Neuroserpin is a member of the
serpin superfamily. Point mutations in the
neuroserpin gene underlie the autosomal dominant
dementia, familial encephalopathy with
neuroserpin inclusion bodies. This is characterized by the retention of ordered
polymers of
neuroserpin within the endoplasmic reticulum of neurons. pH has been shown to affect the propensity of several
serpins to form
polymers. In particular, low pH favors the formation of
polymers of both alpha(1)-antitrypsin and
antithrombin. We report here opposite effects in
neuroserpin, with a striking resistance to
polymer formation at acidic pH. Mutation of specific
histidine residues showed that this effect is not attributable to the shutter domain
histidine as would be predicted by analogy with other
serpins. Indeed, mutation of the shutter domain His338 decreased
neuroserpin stability but had no effect on the pH dependence of polymerization when compared with the wild-type
protein.
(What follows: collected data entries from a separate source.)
`src/rtl/grid_cursor_pkg.sv`:
```
package grid_cursor_pkg;
  localparam int NUM_BTNS  = 5;
  localparam int BTN_HOME  = 0;
  localparam int BTN_UP    = 1;
  localparam int BTN_DOWN  = 2;
  localparam int BTN_LEFT  = 3;
  localparam int BTN_RIGHT = 4;
  typedef logic [NUM_BTNS-1:0] btn_vec_t;
endpackage

```
`src/rtl/btn_sync.sv`:
```
module btn_sync #(
  parameter int STAGES = 2
) (
  input  logic clk,
  input  logic rst,
  input  logic raw_i,
  output logic sync_o
);
  logic [STAGES-1:0] chain_q;

  always_ff @(posedge clk) begin
    if (rst) chain_q <= '0;
    else     chain_q <= {chain_q[STAGES-2:0], raw_i};
  end

  assign sync_o = chain_q[STAGES-1];
endmodule

```
`src/rtl/btn_debounce.sv`:
```
module btn_debounce #(
  parameter int HOLD_CYCLES = 625000
) (
  input  logic clk,
  input  logic rst,
  input  logic level_i,
  output logic press_o
);
  localparam int CNT_W = (HOLD_CYCLES > 2) ? $clog2(HOLD_CYCLES) : 1;
  localparam logic [CNT_W-1:0] LAST = CNT_W'(HOLD_CYCLES - 1);

  logic [CNT_W-1:0] cnt_q;
  logic             stable_q;

  always_ff @(posedge clk) begin
    if (rst) begin
      cnt_q    <= '0;
      stable_q <= 1'b0;
      press_o  <= 1'b0;
    end else begin
      press_o <= 1'b0;
      if (level_i == stable_q) begin
        cnt_q <= '0;
      end else if (cnt_q == LAST) begin
        cnt_q    <= '0;
        stable_q <= level_i;
        press_o  <= level_i;
      end else begin
        cnt_q <= cnt_q + CNT_W'(1);
      end
    end
  end
endmodule

```
`src/rtl/led_onehot.sv`:
```
module led_onehot #(
  parameter int NUM_POS = 8,
  localparam int POS_W = $clog2(NUM_POS)
) (
  input  logic [POS_W-1:0]   pos_i,
  output logic [NUM_POS-1:0] led_o
);
  always_comb begin
    for (int i = 0; i < NUM_POS; i++) begin
      led_o[NUM_POS-1-i] = (pos_i == POS_W'(i));
    end
  end
endmodule

```
`src/rtl/cursor_step.sv`:
```
module cursor_step
  import grid_cursor_pkg::*;
#(
  parameter int NUM_ROWS = 4,
  parameter int NUM_COLS = 2,
  localparam int NUM_POS = NUM_ROWS * NUM_COLS
) (
  input  logic               clk,
  input  logic               rst,
  input  btn_vec_t           press_i,
  output logic [NUM_POS-1:0] led_o
);
  localparam int ROW_W = (NUM_ROWS > 1) ? $clog2(NUM_ROWS) : 1;
  localparam int COL_W = (NUM_COLS > 1) ? $clog2(NUM_COLS) : 1;
  localparam int POS_W = $clog2(NUM_POS);
  localparam logic [ROW_W-1:0] ROW_LAST = ROW_W'(NUM_ROWS - 1);
  localparam logic [COL_W-1:0] COL_LAST = COL_W'(NUM_COLS - 1);
  localparam logic [NUM_POS-1:0] HOME_LED = {1'b1, {(NUM_POS-1){1'b0}}};

  logic [ROW_W-1:0]   row_q, row_n;
  logic [COL_W-1:0]   col_q, col_n;
  logic [POS_W-1:0]   pos_n;
  logic [NUM_POS-1:0] led_n;

  always_comb begin
    row_n = row_q;
    col_n = col_q;
    if (press_i[BTN_HOME]) begin
      row_n = '0;
      col_n = '0;
    end else if (press_i[BTN_UP]) begin
      if (row_q != '0) row_n = row_q - ROW_W'(1);
    end else if (press_i[BTN_DOWN]) begin
      if (row_q != ROW_LAST) row_n = row_q + ROW_W'(1);
    end else if (press_i[BTN_LEFT]) begin
      if (col_q != '0) col_n = col_q - COL_W'(1);
    end else if (press_i[BTN_RIGHT]) begin
      if (col_q != COL_LAST) col_n = col_q + COL_W'(1);
    end
    pos_n = POS_W'(int'(col_n) * NUM_ROWS + int'(row_n));
  end

  led_onehot #(.NUM_POS(NUM_POS)) u_dec (
    .pos_i (pos_n),
    .led_o (led_n)
  );

  always_ff @(posedge clk) begin
    if (rst) begin
      row_q <= '0;
      col_q <= '0;
      led_o <= HOME_LED;
    end else begin
      row_q <= row_n;
      col_q <= col_n;
      led_o <= led_n;
    end
  end
endmodule

```
`src/rtl/grid_cursor.sv`:
```
module grid_cursor
  import grid_cursor_pkg::*;
#(
  parameter int NUM_ROWS    = 4,
  parameter int NUM_COLS    = 2,
  parameter int HOLD_CYCLES = 625000,
  parameter int SYNC_STAGES = 2,
  localparam int NUM_POS    = NUM_ROWS * NUM_COLS
) (
  input  logic               clk,
  input  logic               rst,
  input  logic               btn_home,
  input  logic               btn_up,
  input  logic               btn_down,
  input  logic               btn_left,
  input  logic               btn_right,
  output logic [NUM_POS-1:0] led_out
);
  btn_vec_t raw_btn;
  btn_vec_t sync_btn;
  btn_vec_t press_pulse;

  always_comb begin
    raw_btn            = '0;
    raw_btn[BTN_HOME]  = btn_home;
    raw_btn[BTN_UP]    = btn_up;
    raw_btn[BTN_DOWN]  = btn_down;
    raw_btn[BTN_LEFT]  = btn_left;
    raw_btn[BTN_RIGHT] = btn_right;
  end

  for (genvar b = 0; b < NUM_BTNS; b++) begin : g_btn
    btn_sync #(.STAGES(SYNC_STAGES)) u_sync (
      .clk    (clk),
      .rst    (rst),
      .raw_i  (raw_btn[b]),
      .sync_o (sync_btn[b])
    );
    btn_debounce #(.HOLD_CYCLES(HOLD_CYCLES)) u_db (
      .clk     (clk),
      .rst     (rst),
      .level_i (sync_btn[b]),
      .press_o (press_pulse[b])
    );
  end

  cursor_step #(.NUM_ROWS(NUM_ROWS), .NUM_COLS(NUM_COLS)) u_step (
    .clk     (clk),
    .rst     (rst),
    .press_i (press_pulse),
    .led_o   (led_out)
  );
endmodule

```
`config.mk`:
```
export PLATFORM = sky130hd
export DESIGN_NAME = grid_cursor
export DESIGN_NICKNAME = d
export VERILOG_FILES = /design/src/rtl/grid_cursor_pkg.sv /design/src/rtl/btn_sync.sv /design/src/rtl/btn_debounce.sv /design/src/rtl/led_onehot.sv /design/src/rtl/cursor_step.sv /design/src/rtl/grid_cursor.sv
export SDC_FILE = /design/constraint.sdc
export NUM_CORES = 1
export LEC_CHECK = 0
export ABC_CLOCK_PERIOD_IN_PS = 4200
export BUFFER_PORTS_ARGS = -buffer_cell sky130_fd_sc_hd__buf_4
export CORE_ASPECT_RATIO = 1.25
export CORE_MARGIN = 1.5
export CORE_UTILIZATION = 43
export CTS_CLUSTER_DIAMETER = 50
export CTS_CLUSTER_SIZE = 30
export DETAILED_ROUTE_END_ITERATION = 12
export SYNTH_ARGS = -nofsm -noshare
export SYNTH_HDL_FRONTEND = slang
export SYNTH_HIERARCHICAL = 1
export SYNTH_SLANG_ARGS = --single-unit
```
`constraint.sdc`:
```
create_clock -name clk -period 4.2 [get_ports clk]
set_input_delay 0.42 -clock clk [delete_from_list [all_inputs] [get_ports clk]]
set_output_delay 0.42 -clock clk [all_outputs]
set_load 0.05 [all_outputs]
```
==> reports/results.ini, run 1 <==
[placed_design]
io_buffer_count = 14
routabilityCongestion = 0.810
place_inst = 824
hpwl_um = 7570
dpl_cell_area_um2 = 6120

[global_routing]
grt_pass1_wl_um = 19400
track_usage_pct = 16.7
grt_max_degree = 37
antenna_found_initial = 0
grt_pass1_vias = 4361
grt-ovfl-total = 0

[finish]
syn2layout_area_growth_pct = 14.5
nets = 684
drive_above_1_share_pct = 11.8
final_util_pct = 50.6
stdcell_area_um2 = 6720
layoutNonFillerInstCount = 855
antennaDiodeCount = 0

[outcome]
status = finished clean

[synth]
synth_compound_area_share_pct = 6.40
yosysMostFrequentCell = dfxtp_1
synth_top_family_by_area = simple AND/OR/NAND/NOR gates
synth-main-ff-cell = dfxtp_1
synth.distinct_cells = 36
synth_common_cells = dfxtp_1, nor2_1, xnor2_1
synth_edf_count = 0
synthAdderAreaFrac_pct = 1.07
muxShareOfSynthArea_pct = 0
synth_area_leader_cell = dfxtp_1
avgSynthCellArea_um2 = 8.89
synth_warnings = 6
synth_seq_cells = 131
netlist_instances = 660
synth_top_area_share_pct = 44.7
synth_simple_gate_area_share_pct = 33.3
synth_area_um2 = 5870
synthesis.nets = 672
ys_async_sr_fraction_pct = 0
synth.area.top_cells = dfxtp_1, xnor2_1, nor2_1
yosys.area_share.xor_xnor_pct = 11.2
ys_seq_area_share_pct = 44.7

[clock_tree]
cts_setup_buffers = 0
cts_resized = 0
cts_num_sinks = 131
cts-root-buf = clkbuf_16
clock_latency_ps = 410
cts_hold_buf = 0
cts_max_level = 4
cts_tree = built
path_clk_slew_ps = 60
max-clock-path-buffers = 2
cts_buffers = 17

[floorplanning]
rows = 47
start_util_pct = 44.2
die-width_um = 107
num_io_pins = 15
die_h_um = 134
coreArea_um2 = 13300
die_area_um2 = 14400

[setup_path]
crit_type = flip-flop to flip-flop
critical_path_required_ps = 4550
critPathLaunch = g_btn[1].u_db/cnt_q[8]
cp_max_fo = 8
start_kind = flip-flop
cp_data_arrival_time_ps = 2250
crit_path_end_kind = flip-flop
rr_startpoint = g_btn[1].u_db/cnt_q[8]

[sta]
drv_slew = 0
slew_headroom_pct = 50.1
rsz0062_at_grt = false
hold_viol = 0
finClkSkew_ps = 4.62
fin_crit_sh_pct = 45.4
min_period_ps = 1910
worstMarginPinSlew_ps = 743
finalSetupViolations = 0
fmax_mhz = 524
final.setup.tns_ps = 0

[drt]
vias = 4624
drt-total-wl_um = 11000
firstDrtPassIters = 4
via_per_inst = 5.41
wire_per_inst_um = 12.9
drc = 0
drtIter0Drc = 227
antenna_left = 0

[hold_path]
holdCritStartpoint = btn_left
worstHoldPathType = input port to flip-flop

[power_and_ir_drop]
power.density_nw_per_um2 = 411
p_leak_nw = 1.94
peakVddDrop_uv = 246

[flow_run]
max-cap-violations = 0

==> cell type report <==
class | instances | area [um2]
Clock inverter | 13 | 159
Multi-Input combinational cell | 478 | 3050
Tap cell | 171 | 214
Fill cell | 1259 | 6570
Timing Repair Buffer | 19 | 143
Clock buffer | 18 | 439
Sequential cell | 131 | 2620
Inverter | 25 | 93.8
==> per-stage QoR <==
step	total power [mW]	setup WS [ps]	hold WS (ps)
floorplan	1.30	2450	414
global placement	1.31	2360	420
detailed placement	1.31	2330	420
CTS	2.80	2300	194
global route	2.86	2200	235
finish	2.76	2290	213
==> cells by family after synthesis <==
logic type,Yosys count
AND/OR/NAND/NOR,340
flip-flops,131
XOR/XNOR,75
AO/OA/AOI/OAI,58
buffers and inverters,51
adder cells (fa/ha/maj),5
==> cell usage in the layout (no fill, tap or decap), types with 6 or more instances in the layout <==
master	Yosys	routed
nor4_1	16	16
or4_1	15	15
inv_1	25	25
nor4b_1	10	10
buf_4	0	19
nand4_1	30	30
nand2_1	20	20
or3_1	15	15
xnor2_1	65	65
nand3_1	35	35
a21oi_1	21	21
xor2_1	10	10
clkbuf_16	0	17
o31ai_1	15	15
nor2b_1	20	20
nor2_1	97	97
o21a_1	6	6
nor3_1	40	40
dfxtp_1	131	131
==> power by group <==
part | switching (mW) | internal, mW
combinational | 0.0161 | 0.0119
clock | 0.536 | 0.942
sequential | 0.00341 | 1.25
total | 0.555 | 2.20
==> critical path, cell delays in order, from the launching register on <==
cell	delay (ps)
dfxtp_1	440
nand4_2	190
or3_1	520
or4_1	530
a21oi_1	150
==> metal layers <==
layer	share of wire (%)	wire (um)	vias up	GRT usage, %
li1	-	-	2350	-
met1	46	5040	2190	19.9
met2	49	5430	64	27.7
met3	2.5	272	20	3.96
met4	2.3	251	0	8.99
met5	0	0	-	0
==> sequential cells by signal, summed over array words and instances (netlist names) <==
| signal | cells |
|---|---|
| g_btn.u_db/cnt_q | 100 |
| g_btn.u_db/press_o | 5 |
| g_btn.u_db/stable_q | 5 |
| g_btn.u_sync/chain_q | 10 |
| u_step/col_q | 1 |
| u_step/led_o | 8 |
| u_step/row_q | 2 |
==> path summary, 6_finish.rpt <==
kind                                 to  slack, ps  cells after the start
max             g_btn[1].u_db/cnt_q[19]       2290                      4
min          g_btn[3].u_sync/chain_q[0]        210                      2
min reg2reg  g_btn[0].u_sync/chain_q[1]        440                      1
max reg2reg     g_btn[1].u_db/cnt_q[19]       2290                      4
No activity file was read; power rests on OpenSTA's default activity.
==> run 2, diff against run 1 <==
ABC_CLOCK_PERIOD_IN_PS = 1700   (was 4200)
clock period = 1.7 ns   (was 4.2 ns; I/O delays follow)
==> run 2 against run 1 <==
Against the previous run:
- core utilization grew 7.2 points
- largest power group unchanged
- global-route usage up 1.5 points
- setup slack worse by 2300 ps
- highest routed layer unchanged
In contrast, mutation of His119 or His138 reduced the polymerization of
neuroserpin at both acidic and neutral pH. These residues are at the lower pole of
neuroserpin and provide a novel mechanism to control the opening of beta-sheet A and hence polymerization. This mechanism is likely to have evolved to protect
neuroserpin from the acidic environment of the secretory granules.